• EXERCISE: Start at the top and transcribe every record through the final line exactly.

=== RECORDS TO USE ===

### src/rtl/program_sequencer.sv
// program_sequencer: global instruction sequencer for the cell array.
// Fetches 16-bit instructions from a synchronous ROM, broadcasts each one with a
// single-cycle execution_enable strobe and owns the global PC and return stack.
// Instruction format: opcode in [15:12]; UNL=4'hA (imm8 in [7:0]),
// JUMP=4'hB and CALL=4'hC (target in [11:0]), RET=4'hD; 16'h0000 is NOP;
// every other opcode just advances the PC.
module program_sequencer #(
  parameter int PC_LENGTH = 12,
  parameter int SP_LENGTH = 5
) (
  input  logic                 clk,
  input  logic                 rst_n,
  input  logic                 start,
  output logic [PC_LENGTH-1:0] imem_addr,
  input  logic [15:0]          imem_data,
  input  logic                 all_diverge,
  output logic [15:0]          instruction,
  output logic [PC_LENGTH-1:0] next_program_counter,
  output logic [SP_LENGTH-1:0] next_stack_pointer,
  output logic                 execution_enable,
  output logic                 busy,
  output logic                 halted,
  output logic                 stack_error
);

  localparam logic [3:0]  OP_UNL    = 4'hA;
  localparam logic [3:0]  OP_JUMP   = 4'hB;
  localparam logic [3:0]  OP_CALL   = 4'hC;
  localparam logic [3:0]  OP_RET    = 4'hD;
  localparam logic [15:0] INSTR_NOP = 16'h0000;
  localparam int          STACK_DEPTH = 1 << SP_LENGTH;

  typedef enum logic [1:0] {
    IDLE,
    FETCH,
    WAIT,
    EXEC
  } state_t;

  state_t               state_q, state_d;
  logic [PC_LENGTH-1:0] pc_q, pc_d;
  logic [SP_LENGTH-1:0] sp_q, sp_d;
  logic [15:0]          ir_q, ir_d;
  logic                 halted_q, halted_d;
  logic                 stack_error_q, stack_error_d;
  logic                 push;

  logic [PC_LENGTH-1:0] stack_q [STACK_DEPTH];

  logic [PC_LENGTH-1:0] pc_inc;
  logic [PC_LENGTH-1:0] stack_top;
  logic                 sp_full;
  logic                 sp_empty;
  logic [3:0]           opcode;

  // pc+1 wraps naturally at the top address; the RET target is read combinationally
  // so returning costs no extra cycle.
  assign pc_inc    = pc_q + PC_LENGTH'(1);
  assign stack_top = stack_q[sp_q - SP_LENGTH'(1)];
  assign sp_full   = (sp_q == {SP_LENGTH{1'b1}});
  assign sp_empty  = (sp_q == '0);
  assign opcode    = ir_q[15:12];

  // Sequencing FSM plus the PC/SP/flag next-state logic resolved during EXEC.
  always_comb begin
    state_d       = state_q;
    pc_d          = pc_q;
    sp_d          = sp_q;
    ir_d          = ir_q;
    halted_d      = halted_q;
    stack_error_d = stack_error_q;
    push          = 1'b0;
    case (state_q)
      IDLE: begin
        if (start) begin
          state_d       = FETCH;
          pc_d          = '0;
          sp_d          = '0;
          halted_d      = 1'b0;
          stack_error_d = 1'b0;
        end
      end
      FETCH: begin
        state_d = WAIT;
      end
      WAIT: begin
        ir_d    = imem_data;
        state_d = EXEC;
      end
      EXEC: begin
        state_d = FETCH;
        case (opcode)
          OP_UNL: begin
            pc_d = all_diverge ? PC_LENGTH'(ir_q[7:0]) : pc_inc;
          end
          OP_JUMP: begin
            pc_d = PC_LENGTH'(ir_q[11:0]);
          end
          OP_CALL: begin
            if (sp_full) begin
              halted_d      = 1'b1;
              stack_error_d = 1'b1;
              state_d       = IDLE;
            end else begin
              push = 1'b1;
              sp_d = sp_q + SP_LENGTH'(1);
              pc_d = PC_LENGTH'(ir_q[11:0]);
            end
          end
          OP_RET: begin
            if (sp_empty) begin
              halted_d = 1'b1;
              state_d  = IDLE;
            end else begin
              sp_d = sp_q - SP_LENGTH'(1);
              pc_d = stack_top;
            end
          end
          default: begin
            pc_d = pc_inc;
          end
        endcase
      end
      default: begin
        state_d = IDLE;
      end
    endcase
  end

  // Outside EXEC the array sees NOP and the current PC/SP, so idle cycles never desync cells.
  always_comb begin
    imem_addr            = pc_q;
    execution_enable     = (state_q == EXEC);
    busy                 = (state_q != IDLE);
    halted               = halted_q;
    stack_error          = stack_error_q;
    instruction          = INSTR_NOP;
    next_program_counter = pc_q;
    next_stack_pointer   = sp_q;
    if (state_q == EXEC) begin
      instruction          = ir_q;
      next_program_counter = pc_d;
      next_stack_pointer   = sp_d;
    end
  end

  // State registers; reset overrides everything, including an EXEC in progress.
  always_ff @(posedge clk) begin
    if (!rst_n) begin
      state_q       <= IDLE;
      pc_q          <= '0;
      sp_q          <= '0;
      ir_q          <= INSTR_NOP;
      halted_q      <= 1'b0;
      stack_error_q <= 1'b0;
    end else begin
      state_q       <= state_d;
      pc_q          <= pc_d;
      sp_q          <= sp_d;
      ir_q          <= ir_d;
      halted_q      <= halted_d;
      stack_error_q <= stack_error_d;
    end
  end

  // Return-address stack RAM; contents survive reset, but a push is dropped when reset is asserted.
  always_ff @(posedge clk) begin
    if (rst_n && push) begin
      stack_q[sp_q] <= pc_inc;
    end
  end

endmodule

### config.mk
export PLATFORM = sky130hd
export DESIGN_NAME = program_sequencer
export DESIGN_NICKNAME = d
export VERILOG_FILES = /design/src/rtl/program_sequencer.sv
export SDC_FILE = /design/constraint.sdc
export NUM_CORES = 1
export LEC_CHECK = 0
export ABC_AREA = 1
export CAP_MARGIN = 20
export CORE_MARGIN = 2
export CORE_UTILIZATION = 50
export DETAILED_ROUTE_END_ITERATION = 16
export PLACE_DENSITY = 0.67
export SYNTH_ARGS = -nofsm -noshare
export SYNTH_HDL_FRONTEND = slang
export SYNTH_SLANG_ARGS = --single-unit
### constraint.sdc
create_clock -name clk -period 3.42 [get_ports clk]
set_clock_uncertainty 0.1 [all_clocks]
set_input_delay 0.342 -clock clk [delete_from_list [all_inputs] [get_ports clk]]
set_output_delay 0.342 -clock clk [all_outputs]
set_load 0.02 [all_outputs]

===

• EXERCISE ANSWER:
### src/rtl/program_sequencer.sv
// program_sequencer: global instruction sequencer for the cell array.
// Fetches 16-bit instructions from a synchronous ROM, broadcasts each one with a
// single-cycle execution_enable strobe and owns the global PC and return stack.
// Instruction format: opcode in [15:12]; UNL=4'hA (imm8 in [7:0]),
// JUMP=4'hB and CALL=4'hC (target in [11:0]), RET=4'hD; 16'h0000 is NOP;
// every other opcode just advances the PC.
module program_sequencer #(
  parameter int PC_LENGTH = 12,
  parameter int SP_LENGTH = 5
) (
  input  logic                 clk,
  input  logic                 rst_n,
  input  logic                 start,
  output logic [PC_LENGTH-1:0] imem_addr,
  input  logic [15:0]          imem_data,
  input  logic                 all_diverge,
  output logic [15:0]          instruction,
  output logic [PC_LENGTH-1:0] next_program_counter,
  output logic [SP_LENGTH-1:0] next_stack_pointer,
  output logic                 execution_enable,
  output logic                 busy,
  output logic                 halted,
  output logic                 stack_error
);

  localparam logic [3:0]  OP_UNL    = 4'hA;
  localparam logic [3:0]  OP_JUMP   = 4'hB;
  localparam logic [3:0]  OP_CALL   = 4'hC;
  localparam logic [3:0]  OP_RET    = 4'hD;
  localparam logic [15:0] INSTR_NOP = 16'h0000;
  localparam int          STACK_DEPTH = 1 << SP_LENGTH;

  typedef enum logic [1:0] {
    IDLE,
    FETCH,
    WAIT,
    EXEC
  } state_t;

  state_t               state_q, state_d;
  logic [PC_LENGTH-1:0] pc_q, pc_d;
  logic [SP_LENGTH-1:0] sp_q, sp_d;
  logic [15:0]          ir_q, ir_d;
  logic                 halted_q, halted_d;
  logic                 stack_error_q, stack_error_d;
  logic                 push;

  logic [PC_LENGTH-1:0] stack_q [STACK_DEPTH];

  logic [PC_LENGTH-1:0] pc_inc;
  logic [PC_LENGTH-1:0] stack_top;
  logic                 sp_full;
  logic                 sp_empty;
  logic [3:0]           opcode;

  // pc+1 wraps naturally at the top address; the RET target is read combinationally
  // so returning costs no extra cycle.
  assign pc_inc    = pc_q + PC_LENGTH'(1);
  assign stack_top = stack_q[sp_q - SP_LENGTH'(1)];
  assign sp_full   = (sp_q == {SP_LENGTH{1'b1}});
  assign sp_empty  = (sp_q == '0);
  assign opcode    = ir_q[15:12];

  // Sequencing FSM plus the PC/SP/flag next-state logic resolved during EXEC.
  always_comb begin
    state_d       = state_q;
    pc_d          = pc_q;
    sp_d          = sp_q;
    ir_d          = ir_q;
    halted_d      = halted_q;
    stack_error_d = stack_error_q;
    push          = 1'b0;
    case (state_q)
      IDLE: begin
        if (start) begin
          state_d       = FETCH;
          pc_d          = '0;
          sp_d          = '0;
          halted_d      = 1'b0;
          stack_error_d = 1'b0;
        end
      end
      FETCH: begin
        state_d = WAIT;
      end
      WAIT: begin
        ir_d    = imem_data;
        state_d = EXEC;
      end
      EXEC: begin
        state_d = FETCH;
        case (opcode)
          OP_UNL: begin
            pc_d = all_diverge ? PC_LENGTH'(ir_q[7:0]) : pc_inc;
          end
          OP_JUMP: begin
            pc_d = PC_LENGTH'(ir_q[11:0]);
          end
          OP_CALL: begin
            if (sp_full) begin
              halted_d      = 1'b1;
              stack_error_d = 1'b1;
              state_d       = IDLE;
            end else begin
              push = 1'b1;
              sp_d = sp_q + SP_LENGTH'(1);
              pc_d = PC_LENGTH'(ir_q[11:0]);
            end
          end
          OP_RET: begin
            if (sp_empty) begin
              halted_d = 1'b1;
              state_d  = IDLE;
            end else begin
              sp_d = sp_q - SP_LENGTH'(1);
              pc_d = stack_top;
            end
          end
          default: begin
            pc_d = pc_inc;
          end
        endcase
      end
      default: begin
        state_d = IDLE;
      end
    endcase
  end

  // Outside EXEC the array sees NOP and the current PC/SP, so idle cycles never desync cells.
  always_comb begin
    imem_addr            = pc_q;
    execution_enable     = (state_q == EXEC);
    busy                 = (state_q != IDLE);
    halted               = halted_q;
    stack_error          = stack_error_q;
    instruction          = INSTR_NOP;
    next_program_counter = pc_q;
    next_stack_pointer   = sp_q;
    if (state_q == EXEC) begin
      instruction          = ir_q;
      next_program_counter = pc_d;
      next_stack_pointer   = sp_d;
    end
  end

  // State registers; reset overrides everything, including an EXEC in progress.
  always_ff @(posedge clk) begin
    if (!rst_n) begin
      state_q       <= IDLE;
      pc_q          <= '0;
      sp_q          <= '0;
      ir_q          <= INSTR_NOP;
      halted_q      <= 1'b0;
      stack_error_q <= 1'b0;
    end else begin
      state_q       <= state_d;
      pc_q          <= pc_d;
      sp_q          <= sp_d;
      ir_q          <= ir_d;
      halted_q      <= halted_d;
      stack_error_q <= stack_error_d;
    end
  end

  // Return-address stack RAM; contents survive reset, but a push is dropped when reset is asserted.
  always_ff @(posedge clk) begin
    if (rst_n && push) begin
      stack_q[sp_q] <= pc_inc;
    end
  end

endmodule

### config.mk
export PLATFORM = sky130hd
export DESIGN_NAME = program_sequencer
export DESIGN_NICKNAME = d
export VERILOG_FILES = /design/src/rtl/program_sequencer.sv
export SDC_FILE = /design/constraint.sdc
export NUM_CORES = 1
export LEC_CHECK = 0
export ABC_AREA = 1
export CAP_MARGIN = 20
export CORE_MARGIN = 2
export CORE_UTILIZATION = 50
export DETAILED_ROUTE_END_ITERATION = 16
export PLACE_DENSITY = 0.67
export SYNTH_ARGS = -nofsm -noshare
export SYNTH_HDL_FRONTEND = slang
export SYNTH_SLANG_ARGS = --single-unit
### constraint.sdc
create_clock -name clk -period 3.42 [get_ports clk]
set_clock_uncertainty 0.1 [all_clocks]
set_input_delay 0.342 -clock clk [delete_from_list [all_inputs] [get_ports clk]]
set_output_delay 0.342 -clock clk [all_outputs]
set_load 0.02 [all_outputs]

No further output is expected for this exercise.